Incerteza ajuda pessoas LGBT+ a entenderem o que buscam no relacionamento
Dados do relatório de usuários do aplicativo Hinge revelam padrões de comportamentos; entenda

O relatório D.A.T.E. LGBTQIA+ 2026, promovido pelo aplicativo do Hinge e divulgado nesta quarta-feira (3), revela que usuários LGBTQIA+ buscam relações menos superficiais. De acordo com os dados de mais de 31 mil usuários da plataforma de relacionamento, é possível traçar o perfil do que parte do público está procurando.
Segundo o levantamento, em 2026, quanto mais incerto o mundo se torna, mais certos os usuários LGBTQIA+ ficam sobre o que querem.
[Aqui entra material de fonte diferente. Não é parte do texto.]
===== src/srlc_pkg.sv =====
// shared constants and types of the serial radio link block
package srlc_pkg;

  // ==========================================================================
  // clock and line rates
  localparam int CLK_HZ           = 200_000_000;
  localparam int BAUD_DEFAULT_BPS = 57600;
  localparam int RF_RATE_BPS      = 76800;
  localparam int RF_BITS_PER_BYTE = 10;
  localparam logic [15:0] BAUD_DIV_DEFAULT = 16'(CLK_HZ / BAUD_DEFAULT_BPS);
  localparam int RF_BYTE_CYCLES_DEFAULT =
    (CLK_HZ / RF_RATE_BPS) * RF_BITS_PER_BYTE;
  localparam int ACK_WAIT_CYCLES_DEFAULT  = 4 * RF_BYTE_CYCLES_DEFAULT;
  localparam int BACKOFF_SLOT_DEFAULT     = RF_BYTE_CYCLES_DEFAULT;

  // ==========================================================================
  // field limits and reset values
  localparam logic [7:0]  CHAN_MIN       = 8'h10;
  localparam logic [7:0]  CHAN_MAX       = 8'h2F;
  localparam logic [7:0]  COUNT_MIN      = 8'h02;
  localparam logic [7:0]  COUNT_DEFAULT  = 8'h04;
  localparam logic [47:0] MAC_ALL        = 48'hFFFF_FFFF_FFFF;
  localparam logic [15:0] LFSR_SEED      = 16'hACE1;
  localparam logic [1:0]  DLV_CODE_BCAST = 2'h0;
  localparam logic [1:0]  DLV_CODE_AUTO  = 2'h1;
  localparam int          TIMER_W        = 24;

  // ==========================================================================
  // delivery mode, exactly one active
  typedef enum logic [2:0] {
    DLV_BCAST = 3'b001,
    DLV_AUTO  = 3'b010,
    DLV_ADDR  = 3'b100
  } srlc_dlv_e;

  // radio transmit sequencer
  typedef enum logic [4:0] {
    TX_IDLE    = 5'b00001,
    TX_SEND    = 5'b00010,
    TX_ACKWAIT = 5'b00100,
    TX_BACKOFF = 5'b01000,
    TX_GAP     = 5'b10000
  } srlc_tx_e;

endpackage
“As pessoas estão cansadas de quem demonstra apenas interesse superficial ou de conversas que nunca evoluem para algo concreto. Em vez disso, estão desacelerando e prestando atenção em quem aparece de forma consistente”, aponta o relatório.
A segurança emocional tem se destacado quando se trata dos interesses dos usuários. No entanto, parte deste público revela que encontra esclarecimentos sobre o que quer com base nas próprias incertezas das relações.
Dessa forma, 74% afirmam que a incerteza as ajuda a entender melhor o que procuram em um relacionamento. Isso porque essa insegurança tem levado pessoas LGBTQIA+ a desacelerar e prestar mais atenção em como alguém realmente se faz presente.
Além disso, quando se trata da segurança, a demonstração de afeto é um dos fatores decisivos. 65% das pessoas LGBTQIA+ usuárias do Hinge afirmam que demonstrações públicas de afeto no início de um relacionamento ajudam a se sentir mais seguras.
86% dos usuários LGBTQIA+ dizem que a comunicação consistente de alguém com quem estão começando a se relacionar os faz sentir menos ansiosos.
Porém, outro ponto que é decisivo quando se fala de afeto na comunidade LGBTQIA+ é como a demonstração acontece mesmo em meio aos riscos relacionados aos preconceitos dos ambientes ao redor.
50% dos usuários da plataforma são mais propensos do que pessoas heterossexuais a hesitar em demonstrar afeto no primeiro encontro por se sentirem inseguras no ambiente ao redor, e 37% são mais propensas devido a sentimentos de vulnerabilidade.
Esses pontos nos fazem compreender que pessoas pertencentes à comunidade são mais cuidadosas em relação à própria segurança. Ao mesmo tempo, essa necessidade imposta pela sociedade também os faz identificar cenários seguros e acolhedores que propaguem uma ideia de relação que ofereça bem-estar.